If you don't have this environment variable already configured, do so now or else the next steps will fail.
UNIX ONLY >>> SKIP THIS IF YOU ARE ON A MAC
Finally, before you run docker-compose, you'll want to set permissions on the KAFKA_DATA folder. Since the Bitnami container does not run the kafka process as root (it uses uid 1001), you'll need to set ownership properly:
$ mkdir -p $KAFKA_DATA/zookeeper $KAFKA_DATA/kafka1 $KAFKA_DATA/kafka2 $KAFKA_DATA/kafka3
$ sudo chown -R 1001 $KAFKA_DATA
<<<
From the command line, now start up the processes using:
$ docker-compose up -d
You should see output like this (after several container image pulls):
Creating network "docker_default" with the default driver
Creating docker_zookeeper_1 ... done
Creating docker_kafka3_1 ... done
Creating docker_kafka1_1 ... done
Creating docker_kafka2_1 ... done
To see the status of the running processes, type:
$ docker-compose ps
You should be able to verify the exposed ports for each process as well.

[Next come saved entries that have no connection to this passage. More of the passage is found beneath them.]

===== src/aeqs_cfg.svh =====
// Offsets, field positions, reset values and timing counts for the equalizer status bank
`ifndef AEQS_CFG_SVH
`define AEQS_CFG_SVH
`define AEQS_OFS_RESULT        8'h50
`define AEQS_OFS_QUALITY       8'h51
`define AEQS_RST_RESULT        8'h80
`define AEQS_RST_QUALITY       8'h00
`define AEQS_BIT_DONE          7
`define AEQS_BIT_OVF           6
`define AEQS_BIT_DACW          4
`define AEQS_HC_W              13
`define AEQS_EYE_MAX           4'hF
`define AEQS_DACW_TIME_NS      1000
`define AEQS_CLK_PERIOD_NS     10
`define AEQS_DACW_CYC          (`AEQS_DACW_TIME_NS / `AEQS_CLK_PERIOD_NS)
`define AEQS_RUN_CYC           16
`endif


===== src/aeqs_pkg.sv =====
// Types shared by the equalizer status bank
package aeqs_pkg;
	typedef enum logic [1:0] {
		AEQS_IDLE,
		AEQS_DACWAIT,
		AEQS_SEARCH
	} aeqs_state_e;
	typedef logic [7:0] aeqs_byte_t;
endpackage


===== src/aeqs_hit_counter.sv =====
// Saturating-free 13-bit hit counter with sticky overflow
`timescale 1ns/1ps
`default_nettype none
`include "aeqs_cfg.svh"
module aeqs_hit_counter
	import aeqs_pkg::*;
(
	// Clock and reset
	input  wire logic i_core_clk,
	input  wire logic i_rst_n,
	// Control
	input  wire logic i_clear,
	input  wire logic i_hit,
	// Status
	output logic      o_overflow
);
	logic [`AEQS_HC_W-1:0] count_q;
	logic                  ovf_q;
	wire                   wrap = i_hit && (&count_q);
	always_ff @(posedge i_core_clk) begin
		if (!i_rst_n || i_clear) begin
			count_q <= '0;
			ovf_q   <= 1'b0;
		end else begin
			if (i_hit) count_q <= count_q + 1'b1;
			if (wrap) ovf_q <= 1'b1;
		end
	end
	assign o_overflow = ovf_q;
	AST_HC_OVF: assert property (@(posedge i_core_clk) disable iff (!i_rst_n)
		(wrap && !i_clear) |=> ovf_q) else $error("overflow not flagged on wrap");
endmodule
`default_nettype wire


===== src/aeqs_status_regs.sv =====
// Adaptive equalizer status register bank, read port and run sequencer
`timescale 1ns/1ps
`default_nettype none
`include "aeqs_cfg.svh"
module aeqs_status_regs
	import aeqs_pkg::*;
(
	// Clock and reset
	input  wire logic       i_core_clk,
	input  wire logic       i_rst_n,
	// Register read port from the serial slave
	input  wire logic [7:0] i_reg_addr,
	input  wire logic       i_reg_rd,
	input  wire logic       i_reg_wr,
	input  wire logic [7:0] i_reg_wdata,
	output logic      [7:0] o_reg_rdata,
	output logic            o_reg_rvalid,
	// Equalizer control
	input  wire logic       i_link_training,
	input  wire logic       i_adaptive_eq_enable,
	input  wire logic       i_forced_eq_run_request,
	input  wire logic       i_forced_eq_run_bit_set,
	input  wire logic [3:0] i_over_equalization_offset,
	// Search engine results
	input  wire logic       i_eq_hit,
	input  wire logic [3:0] i_search_eq_code,
	input  wire logic [2:0] i_search_swing_range,
	input  wire logic [3:0] i_search_eye_score,
	input  wire logic       i_search_done,
	// Status out
	output logic            o_forced_eq_run_bit,
	output logic            o_eq_run_done_flag
);
	aeqs_state_e state_q;
	logic [7:0]  dacw_cnt_q;
	logic        done_q;
	logic        dacw_done_q;
	logic [3:0]  code_q;
	logic [2:0]  swing_q;
	logic [3:0]  eye_q;
	logic        force_q;
	logic [7:0]  rdata_q;
	logic        rvalid_q;
	logic        hc_ovf;
	// Start when training with enable, or on a forced request while the forced run bit is set
	wire start_train = i_link_training && i_adaptive_eq_enable;
	wire start_force = i_forced_eq_run_request && force_q;
	wire start       = (state_q == AEQS_IDLE) && (start_train || start_force);
	wire dacw_expire = (state_q == AEQS_DACWAIT) && (dacw_cnt_q == 8'(`AEQS_DACW_CYC - 1));
	wire run_end     = (state_q == AEQS_SEARCH) && i_search_done;
	// Offset applied and clamped so the code never wraps past its field
	wire [4:0] eq_sum  = {1'b0, i_search_eq_code} + {1'b0, i_over_equalization_offset};
	wire [3:0] eq_adj  = eq_sum[4] ? 4'hF : eq_sum[3:0];
	wire [3:0] eye_cap = (i_search_eye_score > `AEQS_EYE_MAX) ? `AEQS_EYE_MAX : i_search_eye_score;
	// Read mux, reserved bits tied to zero
	wire [7:0] res_word = {done_q, hc_ovf, 1'b0, dacw_done_q, code_q};
	wire [7:0] qual_word = {1'b0, swing_q, eye_q};
	wire hit_result  = (i_reg_addr == `AEQS_OFS_RESULT);
	wire hit_quality = (i_reg_addr == `AEQS_OFS_QUALITY);
	wire [7:0] rd_mux = hit_result ? res_word : (hit_quality ? qual_word : 8'h00);
	// Hits outside the search phase are ignored so a stale overflow cannot leak in
	aeqs_hit_counter u_hc (
		.i_core_clk (i_core_clk),
		.i_rst_n    (i_rst_n),
		.i_clear    (start),
		.i_hit      (i_eq_hit && (state_q == AEQS_SEARCH)),
		.o_overflow (hc_ovf)
	);
	always_ff @(posedge i_core_clk) begin
		if (!i_rst_n) begin
			state_q <= AEQS_IDLE;
			dacw_cnt_q <= '0;
		end else begin
			unique case (state_q)
				AEQS_IDLE: begin
					if (start) state_q <= AEQS_DACWAIT;
					dacw_cnt_q <= '0;
				end
				AEQS_DACWAIT: begin
					dacw_cnt_q <= dacw_cnt_q + 8'h01;
					if (dacw_expire) state_q <= AEQS_SEARCH;
				end
				AEQS_SEARCH: begin
					if (i_search_done) state_q <= AEQS_IDLE;
				end
				default: state_q <= AEQS_IDLE;
			endcase
		end
	end
	always_ff @(posedge i_core_clk) begin
		if (!i_rst_n) begin
			done_q      <= 1'b1;
			dacw_done_q <= 1'b0;
			force_q     <= 1'b0;
		end else begin
			if (start) done_q <= 1'b0;
			else if (run_end) done_q <= 1'b1;
			if (start) dacw_done_q <= 1'b0;
			else if (dacw_expire) dacw_done_q <= 1'b1;
			// Set beats the hardware clear
			if (i_forced_eq_run_bit_set) force_q <= 1'b1;
			else if (run_end) force_q <= 1'b0;
		end
	end
	always_ff @(posedge i_core_clk) begin
		if (!i_rst_n) begin
			code_q  <= '0;
			swing_q <= '0;
			eye_q   <= '0;
		end else if (run_end) begin
			code_q  <= eq_adj;
			swing_q <= i_search_swing_range;
			eye_q   <= eye_cap;
		end
	end
	// Writes are deliberately not decoded; every field is status only
	always_ff @(posedge i_core_clk) begin
		if (!i_rst_n) begin
			rdata_q  <= 8'h00;
			rvalid_q <= 1'b0;
		end else begin
			rvalid_q <= i_reg_rd;
			if (i_reg_rd) rdata_q <= rd_mux;
		end
	end
	assign o_reg_rdata         = rdata_q;
	assign o_reg_rvalid        = rvalid_q;
	assign o_forced_eq_run_bit = force_q;
	assign o_eq_run_done_flag  = done_q;
	AST_DONE_LOW: assert property (@(posedge i_core_clk) disable iff (!i_rst_n)
		start |=> !done_q) else $error("done not low after start");
	AST_DONE_HIGH: assert property (@(posedge i_core_clk) disable iff (!i_rst_n)
		run_end |=> done_q) else $error("done not high after run");
	AST_FORCE_CLR: assert property (@(posedge i_core_clk) disable iff (!i_rst_n)
		(run_end && !i_forced_eq_run_bit_set) |=> !force_q) else $error("force bit kept");
	AST_DACW: assert property (@(posedge i_core_clk) disable iff (!i_rst_n)
		(start ##1 !dacw_done_q [*8]) |-> (state_q == AEQS_DACWAIT))
		else $error("dac wait done too early");
	AST_CODE: assert property (@(posedge i_core_clk) disable iff (!i_rst_n)
		run_end |=> code_q == $past(eq_adj)) else $error("code not latched");
	AST_OFFSET: assert property (@(posedge i_core_clk) disable iff (!i_rst_n)
		(run_end && !eq_sum[4]) |=> code_q == $past(i_search_eq_code + i_over_equalization_offset))
		else $error("offset not included");
	AST_SWING: assert property (@(posedge i_core_clk) disable iff (!i_rst_n)
		run_end |=> swing_q == $past(i_search_swing_range)) else $error("swing not latched");
	AST_EYE: assert property (@(posedge i_core_clk) disable iff (!i_rst_n)
		run_end |=> eye_q == $past(eye_cap)) else $error("eye not latched");
	AST_RD: assert property (@(posedge i_core_clk) disable iff (!i_rst_n)
		(i_reg_rd && hit_quality) |=> (o_reg_rvalid && !o_reg_rdata[7]))
		else $error("reserved bit nonzero");
	// Reset value of the done flag, checked with reset itself as the trigger
	AST_DONE_RST: assert property (@(posedge i_core_clk)
		!i_rst_n |=> (done_q && !force_q))
		else $error("done flag not set by reset");
	// Done stays low for the whole run
	AST_DONE_BUSY: assert property (@(posedge i_core_clk) disable iff (!i_rst_n)
		(state_q != AEQS_IDLE) |-> !done_q)
		else $error("done high during run");
	// Forced request bit only drops at run end
	AST_FORCE_HOLD: assert property (@(posedge i_core_clk) disable iff (!i_rst_n)
		(force_q && !run_end) |=> force_q)
		else $error("force bit lost early");
	// Wait flag may only rise right after a cycle in the DAC wait state
	AST_DACW_SET: assert property (@(posedge i_core_clk) disable iff (!i_rst_n)
		$rose(dacw_done_q) |-> ($past(state_q) == AEQS_DACWAIT))
		else $error("dac wait flag set outside wait");
	// Overflow bit on the bus follows the counter's sticky flag
	AST_OVF_BIT: assert property (@(posedge i_core_clk) disable iff (!i_rst_n)
		(i_reg_rd && hit_result) |=> (o_reg_rdata[6] == $past(hc_ovf)))
		else $error("overflow bit wrong on read");
	// Reserved bit 5 of the result word reads zero
	AST_RSV_RES: assert property (@(posedge i_core_clk) disable iff (!i_rst_n)
		(i_reg_rd && hit_result) |=> !o_reg_rdata[5])
		else $error("reserved result bit nonzero");
	// Host writes never move the result fields
	AST_WR_IGN: assert property (@(posedge i_core_clk) disable iff (!i_rst_n)
		(i_reg_wr && !run_end) |=> ($stable(code_q) && $stable(swing_q) && $stable(eye_q)))
		else $error("write altered status");
	// Unmapped addresses return zero
	AST_UNMAPPED: assert property (@(posedge i_core_clk) disable iff (!i_rst_n)
		(i_reg_rd && !hit_result && !hit_quality) |=> (o_reg_rdata == 8'h00))
		else $error("unmapped read nonzero");
	// Every read strobe gets a valid pulse on the next cycle
	AST_RVALID: assert property (@(posedge i_core_clk) disable iff (!i_rst_n)
		i_reg_rd |=> o_reg_rvalid)
		else $error("read not answered");
	COV_RUN: cover property (@(posedge i_core_clk) start ##[1:300] run_end);
	COV_DACW: cover property (@(posedge i_core_clk) $rose(dacw_done_q));
	COV_FORCE: cover property (@(posedge i_core_clk) start_force && start);
	COV_OVF: cover property (@(posedge i_core_clk) $rose(hc_ovf));
	COV_WR: cover property (@(posedge i_core_clk) i_reg_wr && hit_result);
endmodule
`default_nettype wire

If you want to scan the logs for all the services, use the command:
$ docker-compose logs
To see only the logs for a single Broker (replace with the service name with the one you want):
$ docker logs docker_kafka1_1
To confirm the solution is working, try using your existing Kafka distributions scripts but point them to the alternate bootstrap services like thus:
$ bin/kafka-console-producer.sh --bootstrap-server kafka1.test.local:9192 --topic first
Enter a few messages and finish with ^D
.
You should now be able to review the messages:
$ bin/kafka-console-consumer.sh --bootstrap-server kafka1.test.local:9192 --topic first --from-beginning
Finally, review the data that should now be available in ${KAFKA_DATA}
. Notice that only one of the Brokers has the
topic first
. Why is that?
To use this Kafka cluster in the Producer/Consumer applications we've already written, we need to override the default
bootstrap servers configuration provided by Spring Boot. In each application.yml
file, add the following:
spring:
kafka:
bootstrap-servers: kafka1.test.local:9192, kafka2.test.local:9292, kafka3.test.local:9392
^ You usually want to supply more than one bootstrap-server (in case one is off-line for maintenance).

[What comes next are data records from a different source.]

===== config.mk =====
export PLATFORM = sky130hd
export DESIGN_NAME = eee_config_registers
export DESIGN_NICKNAME = d
export VERILOG_FILES = /design/src/common/eee_config_pkg.sv /design/src/hw/eee_config_registers.sv
export VERILOG_INCLUDE_DIRS = /design/src /design/src/common
export SDC_FILE = /design/constraint.sdc
export NUM_CORES = 1
export LEC_CHECK = 0
export BUFFER_PORTS_ARGS = -buffer_cell sky130_fd_sc_hd__buf_2
export CAP_MARGIN = 20
export CORE_ASPECT_RATIO = 1.1
export CORE_MARGIN = 1
export CORE_UTILIZATION = 48
export DETAILED_ROUTE_END_ITERATION = 10
export PLACE_DENSITY = 0.78
export REMOVE_ABC_BUFFERS = 1
export SLEW_MARGIN = 20
export SYNTH_ARGS = -nofsm -noshare
export SYNTH_HDL_FRONTEND = slang
export SYNTH_SLANG_ARGS = --single-unit

===== constraint.sdc =====
create_clock -name i_mclk -period 2.1 [get_ports i_mclk]
set_clock_uncertainty 0.1 [all_clocks]
set_input_delay 0.315 -clock i_mclk [delete_from_list [all_inputs] [get_ports i_mclk]]
set_output_delay 0.315 -clock i_mclk [all_outputs]
set_load 0.02 [all_outputs]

Verify that the Consumer is able to see the messages that the Producer created.
-
You may have noticed that this new Kafka cluster is configured to allow auto topic creation. Remember how we changed
auto.create.topics.enable
that in Lab 5? Make the change in thedocker-compose.yml
file to support that configuration (hint: useKAFKA_CFG_AUTO_CREATE_TOPICS_ENABLE
). -
If you are using IntelliJ, experiment with running the docker-compose via the IDE (as a Service). Explore each service (environment, logs, files, etc).
-
Think about this approach with
docker-compose
, do you like it better than running Kafka as a stand-alone process? Why?